Turbo Drop amusement ride

Supreme Scream is a Turbo Drop amusement ride, sponsored by Toyota, located at Knott's Berry Farm in Buena Park, California, United States.

The ride consists of three individual Turbo Drop model towers arranged in a triangular footprint; the three towers joined at their peaks by a 60 ft pyramidal crown and marquee.

The entire structure is 312 ft tall from the base to the top of the structure (omitting the topping 13 ft flagpole, with the flag of the United States and the signage of Knott's Berry Farm (with only the Knott's logo, colored blue during the day and white while being light up at night) and is the tallest free-standing structure in Orange County.
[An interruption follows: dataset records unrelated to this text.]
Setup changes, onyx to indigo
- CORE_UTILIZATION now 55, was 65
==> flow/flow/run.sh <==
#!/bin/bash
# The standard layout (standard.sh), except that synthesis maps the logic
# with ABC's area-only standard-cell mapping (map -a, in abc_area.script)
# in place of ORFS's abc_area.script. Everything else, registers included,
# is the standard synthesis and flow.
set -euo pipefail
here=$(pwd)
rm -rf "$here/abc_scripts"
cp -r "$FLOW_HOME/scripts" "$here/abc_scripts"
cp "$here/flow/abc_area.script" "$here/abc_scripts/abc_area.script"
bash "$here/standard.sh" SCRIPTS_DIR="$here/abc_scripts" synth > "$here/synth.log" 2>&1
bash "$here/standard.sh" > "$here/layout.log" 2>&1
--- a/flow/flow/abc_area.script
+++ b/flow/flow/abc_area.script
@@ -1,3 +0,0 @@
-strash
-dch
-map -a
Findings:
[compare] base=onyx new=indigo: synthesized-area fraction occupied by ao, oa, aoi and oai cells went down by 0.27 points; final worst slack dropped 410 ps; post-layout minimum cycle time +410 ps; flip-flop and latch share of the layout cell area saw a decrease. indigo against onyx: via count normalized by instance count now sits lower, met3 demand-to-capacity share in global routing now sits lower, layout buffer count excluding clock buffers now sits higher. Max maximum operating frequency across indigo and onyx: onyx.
Supreme Scream carries 12 riders per tower in octagonal carriages upward at a speed of 8 mph before pausing for a brief moment at a height of 252 ft. Utilizing pneumatics paired with a pulley system, the ride carriages are then accelerated downward faster than a true free-fall to attain a top speed of 50 mph—exposing riders to a maximum G-force of 4 and negative G-force of -1.

The ride’s tagline is "30 Stories Up. 3 Seconds Down."

==History==
Supreme Scream opened to the general public on July 3, 1998, as the tallest turbo drop–type amusement ride in the world. A soft opening for the attraction was held two days prior.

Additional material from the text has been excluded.